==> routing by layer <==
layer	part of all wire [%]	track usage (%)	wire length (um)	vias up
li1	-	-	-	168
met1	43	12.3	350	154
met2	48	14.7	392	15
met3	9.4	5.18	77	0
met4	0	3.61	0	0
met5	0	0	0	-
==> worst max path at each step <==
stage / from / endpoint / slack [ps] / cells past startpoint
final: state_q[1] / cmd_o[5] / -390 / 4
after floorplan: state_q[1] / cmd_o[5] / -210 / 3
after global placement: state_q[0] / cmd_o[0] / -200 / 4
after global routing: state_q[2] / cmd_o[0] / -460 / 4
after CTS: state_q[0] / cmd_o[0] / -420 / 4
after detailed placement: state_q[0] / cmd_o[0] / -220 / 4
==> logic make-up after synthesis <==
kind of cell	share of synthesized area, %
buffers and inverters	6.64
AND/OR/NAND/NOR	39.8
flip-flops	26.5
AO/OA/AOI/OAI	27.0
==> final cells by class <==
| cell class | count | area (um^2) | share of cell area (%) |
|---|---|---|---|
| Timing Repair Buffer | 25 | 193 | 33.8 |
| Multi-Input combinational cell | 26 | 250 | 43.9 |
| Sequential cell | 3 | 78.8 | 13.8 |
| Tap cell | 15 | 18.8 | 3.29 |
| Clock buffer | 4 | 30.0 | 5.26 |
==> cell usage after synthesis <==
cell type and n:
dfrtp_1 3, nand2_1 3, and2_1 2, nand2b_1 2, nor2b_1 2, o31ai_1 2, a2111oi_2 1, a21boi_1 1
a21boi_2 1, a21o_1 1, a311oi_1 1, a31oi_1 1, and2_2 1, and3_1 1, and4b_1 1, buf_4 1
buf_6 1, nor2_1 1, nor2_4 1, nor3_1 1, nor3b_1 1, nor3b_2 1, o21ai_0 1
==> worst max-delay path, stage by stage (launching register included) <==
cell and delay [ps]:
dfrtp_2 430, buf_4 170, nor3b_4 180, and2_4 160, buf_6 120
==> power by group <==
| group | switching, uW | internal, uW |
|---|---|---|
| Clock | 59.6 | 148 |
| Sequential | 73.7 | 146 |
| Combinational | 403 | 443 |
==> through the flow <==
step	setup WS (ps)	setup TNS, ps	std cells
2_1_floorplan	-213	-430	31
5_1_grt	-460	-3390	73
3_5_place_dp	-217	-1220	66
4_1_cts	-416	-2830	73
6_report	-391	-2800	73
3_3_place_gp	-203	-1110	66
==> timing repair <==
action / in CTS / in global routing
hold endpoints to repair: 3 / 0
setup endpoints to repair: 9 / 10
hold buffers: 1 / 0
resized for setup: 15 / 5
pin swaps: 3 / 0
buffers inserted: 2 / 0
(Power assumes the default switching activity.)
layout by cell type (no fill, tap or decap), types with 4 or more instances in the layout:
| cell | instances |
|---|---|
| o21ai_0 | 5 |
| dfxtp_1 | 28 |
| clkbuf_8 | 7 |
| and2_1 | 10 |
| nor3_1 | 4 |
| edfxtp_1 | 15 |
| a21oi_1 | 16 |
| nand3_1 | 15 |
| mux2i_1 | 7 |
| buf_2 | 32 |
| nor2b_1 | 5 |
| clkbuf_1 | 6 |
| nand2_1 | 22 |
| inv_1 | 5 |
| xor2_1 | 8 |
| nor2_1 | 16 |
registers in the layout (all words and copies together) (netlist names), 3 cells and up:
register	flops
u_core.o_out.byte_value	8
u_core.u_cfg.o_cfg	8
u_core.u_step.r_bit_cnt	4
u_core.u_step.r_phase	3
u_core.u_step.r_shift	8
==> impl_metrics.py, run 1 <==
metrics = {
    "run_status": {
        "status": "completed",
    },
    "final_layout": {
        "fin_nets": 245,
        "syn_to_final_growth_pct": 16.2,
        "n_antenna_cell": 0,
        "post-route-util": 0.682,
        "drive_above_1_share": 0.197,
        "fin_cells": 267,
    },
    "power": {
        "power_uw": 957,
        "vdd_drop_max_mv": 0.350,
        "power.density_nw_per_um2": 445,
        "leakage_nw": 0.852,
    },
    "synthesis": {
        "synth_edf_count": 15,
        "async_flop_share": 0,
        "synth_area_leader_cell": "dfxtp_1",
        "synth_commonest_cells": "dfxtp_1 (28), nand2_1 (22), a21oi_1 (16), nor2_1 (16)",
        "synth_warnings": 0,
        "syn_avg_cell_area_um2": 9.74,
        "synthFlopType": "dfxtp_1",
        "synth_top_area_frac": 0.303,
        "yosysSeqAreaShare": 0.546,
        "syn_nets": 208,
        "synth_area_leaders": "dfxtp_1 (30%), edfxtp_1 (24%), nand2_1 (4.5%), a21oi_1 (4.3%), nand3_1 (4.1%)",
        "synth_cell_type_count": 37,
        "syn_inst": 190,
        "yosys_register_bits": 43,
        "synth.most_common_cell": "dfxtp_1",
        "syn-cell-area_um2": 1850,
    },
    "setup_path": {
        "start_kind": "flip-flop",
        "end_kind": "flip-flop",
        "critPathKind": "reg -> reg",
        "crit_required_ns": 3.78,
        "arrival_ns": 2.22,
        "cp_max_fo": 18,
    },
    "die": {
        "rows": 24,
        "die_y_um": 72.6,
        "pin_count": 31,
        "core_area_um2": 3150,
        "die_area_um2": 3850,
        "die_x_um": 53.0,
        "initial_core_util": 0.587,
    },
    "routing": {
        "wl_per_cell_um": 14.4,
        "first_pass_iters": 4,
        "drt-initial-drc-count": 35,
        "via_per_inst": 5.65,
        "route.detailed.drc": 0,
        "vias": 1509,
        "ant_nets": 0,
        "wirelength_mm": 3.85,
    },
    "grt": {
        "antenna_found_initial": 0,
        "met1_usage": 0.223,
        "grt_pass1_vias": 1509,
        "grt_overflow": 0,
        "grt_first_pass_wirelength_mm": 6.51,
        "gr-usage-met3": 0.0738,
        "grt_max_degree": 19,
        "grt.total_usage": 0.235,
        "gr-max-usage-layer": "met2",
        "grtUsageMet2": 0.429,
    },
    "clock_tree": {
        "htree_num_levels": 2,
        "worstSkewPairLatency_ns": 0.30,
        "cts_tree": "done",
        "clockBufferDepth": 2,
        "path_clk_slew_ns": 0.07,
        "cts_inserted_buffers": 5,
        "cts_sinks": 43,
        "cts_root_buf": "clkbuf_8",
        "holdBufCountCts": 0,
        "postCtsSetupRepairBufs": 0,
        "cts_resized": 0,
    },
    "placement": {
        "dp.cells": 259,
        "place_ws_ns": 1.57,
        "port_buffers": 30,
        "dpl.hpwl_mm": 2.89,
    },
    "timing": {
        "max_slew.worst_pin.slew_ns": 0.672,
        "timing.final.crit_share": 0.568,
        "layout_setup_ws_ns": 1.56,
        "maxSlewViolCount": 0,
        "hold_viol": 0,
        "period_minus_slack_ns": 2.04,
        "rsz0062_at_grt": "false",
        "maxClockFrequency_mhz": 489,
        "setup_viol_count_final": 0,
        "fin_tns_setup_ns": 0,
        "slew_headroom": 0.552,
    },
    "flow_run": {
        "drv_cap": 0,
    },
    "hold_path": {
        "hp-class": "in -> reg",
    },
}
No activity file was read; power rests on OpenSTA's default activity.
--- src/rtl/core/psc_pkg.sv ---
// ----------------------------------------------------------------------------
// psc_pkg
// Shared widths, register indexes, reset values and types for the servo
// pulse PID controller.
// ----------------------------------------------------------------------------
`default_nettype none

package psc_pkg;

    localparam int MEAS_W     = 16;
    localparam int SET_W      = 16;
    localparam int GAIN_W     = 16;
    localparam int PULSE_W    = 10;
    localparam int PERIOD_W   = 16;
    localparam int CMP_W      = 16;
    localparam int CFG_IDX_W  = 3;
    localparam int CFG_DATA_W = 16;

    localparam int GAIN_FRAC_BITS = 8;

    // error, derivative and previous error
    localparam int ERR_W   = 18;
    localparam int INTEG_W = 13;
    localparam logic signed [INTEG_W-1:0] INTEG_LIMIT   = 13'sd3000;
    localparam logic signed [INTEG_W-1:0] INTEG_LIMIT_N = -13'sd3000;

    // serial multiply-accumulate over the gain bits
    localparam int PP_W    = ERR_W + 2;
    localparam int ACC_W   = PP_W + 1;
    localparam int ACC_X_W = ACC_W + 1;
    localparam int SUM_W   = ACC_W + GAIN_W;
    localparam int PLS_W   = SUM_W + 1;
    localparam int CNT_W   = $clog2(GAIN_W);

    // compare value: period * pulse, then / 1000 as >> 3 and / 125
    localparam int PROD_W    = PERIOD_W + PULSE_W;
    localparam int DIV_SHIFT = 3;
    localparam int DIVD_W    = ((PROD_W - DIV_SHIFT + 1) / 2) * 2;
    localparam int DIV_STEPS = DIVD_W / 2;
    localparam int REM_W     = 7;
    localparam logic [REM_W:0] DIVISOR = 8'd125;

    localparam logic [CFG_IDX_W-1:0] REG_SETPOINT   = 3'd0;
    localparam logic [CFG_IDX_W-1:0] REG_GAIN_P     = 3'd1;
    localparam logic [CFG_IDX_W-1:0] REG_GAIN_I     = 3'd2;
    localparam logic [CFG_IDX_W-1:0] REG_GAIN_D     = 3'd3;
    localparam logic [CFG_IDX_W-1:0] REG_CENTER     = 3'd4;
    localparam logic [CFG_IDX_W-1:0] REG_MIN_PULSE  = 3'd5;
    localparam logic [CFG_IDX_W-1:0] REG_MAX_PULSE  = 3'd6;
    localparam logic [CFG_IDX_W-1:0] REG_PWM_PERIOD = 3'd7;

    typedef struct packed {
        logic        [SET_W-1:0]    setpoint;
        logic signed [GAIN_W-1:0]   gain_p;
        logic signed [GAIN_W-1:0]   gain_i;
        logic signed [GAIN_W-1:0]   gain_d;
        logic        [PULSE_W-1:0]  center_pulse;
        logic        [PULSE_W-1:0]  min_pulse;
        logic        [PULSE_W-1:0]  max_pulse;
        logic        [PERIOD_W-1:0] pwm_period;
    } t_cfg;

    localparam t_cfg CFG_RESET = '{
        setpoint:     16'd75,
        gain_p:       -16'sd236,
        gain_i:       16'sd0,
        gain_d:       16'sd0,
        center_pulse: 10'd70,
        min_pulse:    10'd24,
        max_pulse:    10'd115,
        pwm_period:   16'd20000
    };

endpackage

`default_nettype wire

--- src/rtl/core/pid_servo_pulse_controller.sv ---
// ----------------------------------------------------------------------------
// pid_servo_pulse_controller
// Positional PID with clamped integral, producing a clamped servo pulse in
// per-mille and the matching PWM compare count.
//
// Usage:
//   Input channel i_in_valid/o_in_ready carries one measured position per
//   beat. Output channel o_out_valid/i_out_ready carries pulse, compare
//   value and the limited flag, one beat per input beat.
//   Configuration is a plain write port (i_cfg_wr_en, i_cfg_addr,
//   i_cfg_wdata); the user writes it while the block is idle, which the block does not enforce.
//   The datapath is bit-serial: shift-add over the gain bits, shift-add
//   over the pulse bits for the compare product, and radix-4 restoring
//   division by 125, plus error, clamp and hand-off states.
//   The input is taken again once a result is parked in the output register,
//   so a stalled receiver holds at most one result plus one in flight.
//   Reset clears the integral and the previous error, returns the
//   configuration to its default values and the state machine to idle;
//   the payload registers are not reset. o_in_ready is high right after
//   reset.
// ----------------------------------------------------------------------------
`default_nettype none

module pid_servo_pulse_controller
    import psc_pkg::*;
(
    input  wire                   i_clk,
    input  wire                   i_rst_n,
    input  wire                   i_cfg_wr_en,
    input  wire  [CFG_IDX_W-1:0]  i_cfg_addr,
    input  wire  [CFG_DATA_W-1:0] i_cfg_wdata,
    input  wire                   i_in_valid,
    output logic                  o_in_ready,
    input  wire  [MEAS_W-1:0]     i_measured,
    output logic                  o_out_valid,
    input  wire                   i_out_ready,
    output logic [PULSE_W-1:0]    o_pulse,
    output logic [CMP_W-1:0]      o_compare_value,
    output logic                  o_limited
);

    localparam logic [2:0] ST_IDLE  = 3'd0;
    localparam logic [2:0] ST_ERR   = 3'd1;
    localparam logic [2:0] ST_MAC   = 3'd2;
    localparam logic [2:0] ST_CLAMP = 3'd3;
    localparam logic [2:0] ST_MUL   = 3'd4;
    localparam logic [2:0] ST_DIV   = 3'd5;
    localparam logic [2:0] ST_DONE  = 3'd6;

    // control and state
    t_cfg        r_cfg, n_cfg;
    logic [2:0]  r_state, n_state;
    logic [CNT_W-1:0] r_cnt, n_cnt;
    logic signed [INTEG_W-1:0] r_integ, n_integ;
    logic signed [ERR_W-1:0]   r_prev, n_prev;
    logic        r_o_valid, n_o_valid;

    // payload
    logic [MEAS_W-1:0]         r_meas, n_meas;
    logic signed [ERR_W-1:0]   r_err, n_err;
    logic signed [ERR_W-1:0]   r_deriv, n_deriv;
    logic signed [ACC_W-1:0]   r_acc, n_acc;
    logic [GAIN_W-1:0]         r_lo, n_lo;
    logic [PULSE_W-1:0]        r_pulse, n_pulse;
    logic                      r_limited, n_limited;
    logic [PERIOD_W-1:0]       r_macc, n_macc;
    logic [PULSE_W-1:0]        r_mlo, n_mlo;
    logic [DIVD_W-1:0]         r_div, n_div;
    logic [REM_W-1:0]          r_rem, n_rem;
    logic [PULSE_W-1:0]        r_o_pulse, n_o_pulse;
    logic [CMP_W-1:0]          r_o_cmp, n_o_cmp;
    logic                      r_o_limited, n_o_limited;

    // datapath temporaries
    logic signed [ERR_W-1:0]   e_new;
    logic signed [ERR_W-1:0]   integ_raw;
    logic signed [PP_W-1:0]    pp_err, pp_integ, pp_deriv, pp;
    logic signed [ACC_X_W-1:0] acc_x, pp_x, acc_sum;
    logic signed [SUM_W-1:0]   total, drive;
    logic signed [PLS_W-1:0]   pulse_raw, pulse_min, pulse_max;
    logic [PERIOD_W:0]         msum;
    logic [PROD_W-1:0]         product;
    logic [REM_W:0]            t1, t2;
    logic [REM_W-1:0]          r1, r2;
    logic                      q1, q2;

    always_comb begin
        e_new     = $signed({2'b00, r_cfg.setpoint}) - $signed({2'b00, r_meas});
        integ_raw = ERR_W'(r_integ) + e_new;

        pp_err   = r_cfg.gain_p[r_cnt] ? PP_W'(r_err)   : PP_W'(0);
        pp_integ = r_cfg.gain_i[r_cnt] ? PP_W'(r_integ) : PP_W'(0);
        pp_deriv = r_cfg.gain_d[r_cnt] ? PP_W'(r_deriv) : PP_W'(0);
        pp       = pp_err + pp_integ + pp_deriv;
        acc_x    = ACC_X_W'(r_acc);
        pp_x     = ACC_X_W'(pp);
        // the gain's top bit carries negative weight
        acc_sum  = (r_cnt == CNT_W'(GAIN_W - 1)) ? acc_x - pp_x : acc_x + pp_x;

        total     = {r_acc, r_lo};
        drive     = total >>> GAIN_FRAC_BITS;
        pulse_raw = PLS_W'($signed({1'b0, r_cfg.center_pulse})) - PLS_W'(drive);
        pulse_min = PLS_W'($signed({1'b0, r_cfg.min_pulse}));
        pulse_max = PLS_W'($signed({1'b0, r_cfg.max_pulse}));

        msum    = {1'b0, r_macc} + (r_mlo[0] ? {1'b0, r_cfg.pwm_period} : '0);
        // product after this cycle's shift-add step
        product = {msum, r_mlo[PULSE_W-1:1]};

        t1 = {r_rem, r_div[DIVD_W-1]};
        q1 = (t1 >= DIVISOR);
        r1 = q1 ? REM_W'(t1 - DIVISOR) : REM_W'(t1);
        t2 = {r1, r_div[DIVD_W-2]};
        q2 = (t2 >= DIVISOR);
        r2 = q2 ? REM_W'(t2 - DIVISOR) : REM_W'(t2);
    end

    always_comb begin
        n_cfg       = r_cfg;
        n_state     = r_state;
        n_cnt       = r_cnt;
        n_integ     = r_integ;
        n_prev      = r_prev;
        n_o_valid   = r_o_valid;
        n_meas      = r_meas;
        n_err       = r_err;
        n_deriv     = r_deriv;
        n_acc       = r_acc;
        n_lo        = r_lo;
        n_pulse     = r_pulse;
        n_limited   = r_limited;
        n_macc      = r_macc;
        n_mlo       = r_mlo;
        n_div       = r_div;
        n_rem       = r_rem;
        n_o_pulse   = r_o_pulse;
        n_o_cmp     = r_o_cmp;
        n_o_limited = r_o_limited;

        if (i_cfg_wr_en) begin
            unique case (i_cfg_addr)
                REG_SETPOINT:   n_cfg.setpoint     = i_cfg_wdata[SET_W-1:0];
                REG_GAIN_P:     n_cfg.gain_p       = $signed(i_cfg_wdata[GAIN_W-1:0]);
                REG_GAIN_I:     n_cfg.gain_i       = $signed(i_cfg_wdata[GAIN_W-1:0]);
                REG_GAIN_D:     n_cfg.gain_d       = $signed(i_cfg_wdata[GAIN_W-1:0]);
                REG_CENTER:     n_cfg.center_pulse = i_cfg_wdata[PULSE_W-1:0];
                REG_MIN_PULSE:  n_cfg.min_pulse    = i_cfg_wdata[PULSE_W-1:0];
                REG_MAX_PULSE:  n_cfg.max_pulse    = i_cfg_wdata[PULSE_W-1:0];
                REG_PWM_PERIOD: n_cfg.pwm_period   = i_cfg_wdata[PERIOD_W-1:0];
                default: ;
            endcase
        end

        if (r_o_valid && i_out_ready) begin
            n_o_valid = 1'b0;
        end

        unique case (r_state)
            ST_IDLE: begin
                if (i_in_valid) begin
                    n_meas  = i_measured;
                    n_state = ST_ERR;
                end
            end
            ST_ERR: begin
                if (integ_raw > ERR_W'(INTEG_LIMIT)) begin
                    n_integ = INTEG_LIMIT;
                end else if (integ_raw < ERR_W'(INTEG_LIMIT_N)) begin
                    n_integ = INTEG_LIMIT_N;
                end else begin
                    n_integ = INTEG_W'(integ_raw);
                end
                n_err   = e_new;
                n_deriv = e_new - r_prev;
                n_prev  = e_new;
                n_acc   = '0;
                n_cnt   = '0;
                n_state = ST_MAC;
            end
            ST_MAC: begin
                n_acc = acc_sum[ACC_X_W-1:1];
                n_lo  = {acc_sum[0], r_lo[GAIN_W-1:1]};
                n_cnt = r_cnt + 1'b1;
                if (r_cnt == CNT_W'(GAIN_W - 1)) begin
                    n_state = ST_CLAMP;
                end
            end
            ST_CLAMP: begin
                if (pulse_raw < pulse_min) begin
                    n_pulse   = r_cfg.min_pulse;
                    n_limited = 1'b1;
                end else if (pulse_raw > pulse_max) begin
                    n_pulse   = r_cfg.max_pulse;
                    n_limited = 1'b1;
                end else begin
                    n_pulse   = pulse_raw[PULSE_W-1:0];
                    n_limited = 1'b0;
                end
                n_mlo   = n_pulse;
                n_macc  = '0;
                n_cnt   = '0;
                n_state = ST_MUL;
            end
            ST_MUL: begin
                n_macc = msum[PERIOD_W:1];
                n_mlo  = {msum[0], r_mlo[PULSE_W-1:1]};
                n_cnt  = r_cnt + 1'b1;
                if (r_cnt == CNT_W'(PULSE_W - 1)) begin
                    n_div   = DIVD_W'(product[PROD_W-1:DIV_SHIFT]);
                    n_rem   = '0;
                    n_cnt   = '0;
                    n_state = ST_DIV;
                end
            end
            ST_DIV: begin
                n_div = {r_div[DIVD_W-3:0], q1, q2};
                n_rem = r2;
                n_cnt = r_cnt + 1'b1;
                if (r_cnt == CNT_W'(DIV_STEPS - 1)) begin
                    n_state = ST_DONE;
                end
            end
            ST_DONE: begin
                if (!r_o_valid || i_out_ready) begin
                    n_o_pulse   = r_pulse;
                    n_o_limited = r_limited;
                    n_o_cmp     = (|r_div[DIVD_W-1:CMP_W]) ? '1 : r_div[CMP_W-1:0];
                    n_o_valid   = 1'b1;
                    n_state     = ST_IDLE;
                end
            end
            default: n_state = ST_IDLE;
        endcase
    end

    always_ff @(posedge i_clk) begin
        if (!i_rst_n) begin
            r_cfg     <= CFG_RESET;
            r_state   <= ST_IDLE;
            r_cnt     <= '0;
            r_integ   <= '0;
            r_prev    <= '0;
            r_o_valid <= 1'b0;
        end else begin
            r_cfg     <= n_cfg;
            r_state   <= n_state;
            r_cnt     <= n_cnt;
            r_integ   <= n_integ;
            r_prev    <= n_prev;
            r_o_valid <= n_o_valid;
        end
    end

    always_ff @(posedge i_clk) begin
        r_meas      <= n_meas;
        r_err       <= n_err;
        r_deriv     <= n_deriv;
        r_acc       <= n_acc;
        r_lo        <= n_lo;
        r_pulse     <= n_pulse;
        r_limited   <= n_limited;
        r_macc      <= n_macc;
        r_mlo       <= n_mlo;
        r_div       <= n_div;
        r_rem       <= n_rem;
        r_o_pulse   <= n_o_pulse;
        r_o_cmp     <= n_o_cmp;
        r_o_limited <= n_o_limited;
    end

    assign o_in_ready      = (r_state == ST_IDLE);
    assign o_out_valid     = r_o_valid;
    assign o_pulse         = r_o_pulse;
    assign o_compare_value = r_o_cmp;
    assign o_limited       = r_o_limited;

endmodule

`default_nettype wire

-=-=-=-=-

Repeat exactly the lines above, starting with the first line of the records and finishing with the line holding "dfrtp_1 3, nand2_1". Add no other line.

==> routing by layer <==
layer	part of all wire [%]	track usage (%)	wire length (um)	vias up
li1	-	-	-	168
met1	43	12.3	350	154
met2	48	14.7	392	15
met3	9.4	5.18	77	0
met4	0	3.61	0	0
met5	0	0	0	-
==> worst max path at each step <==
stage / from / endpoint / slack [ps] / cells past startpoint
final: state_q[1] / cmd_o[5] / -390 / 4
after floorplan: state_q[1] / cmd_o[5] / -210 / 3
after global placement: state_q[0] / cmd_o[0] / -200 / 4
after global routing: state_q[2] / cmd_o[0] / -460 / 4
after CTS: state_q[0] / cmd_o[0] / -420 / 4
after detailed placement: state_q[0] / cmd_o[0] / -220 / 4
==> logic make-up after synthesis <==
kind of cell	share of synthesized area, %
buffers and inverters	6.64
AND/OR/NAND/NOR	39.8
flip-flops	26.5
AO/OA/AOI/OAI	27.0
==> final cells by class <==
| cell class | count | area (um^2) | share of cell area (%) |
|---|---|---|---|
| Timing Repair Buffer | 25 | 193 | 33.8 |
| Multi-Input combinational cell | 26 | 250 | 43.9 |
| Sequential cell | 3 | 78.8 | 13.8 |
| Tap cell | 15 | 18.8 | 3.29 |
| Clock buffer | 4 | 30.0 | 5.26 |
==> cell usage after synthesis <==
cell type and n:
dfrtp_1 3, nand2_1 3, and2_1 2, nand2b_1 2, nor2b_1 2, o31ai_1 2, a2111oi_2 1, a21boi_1 1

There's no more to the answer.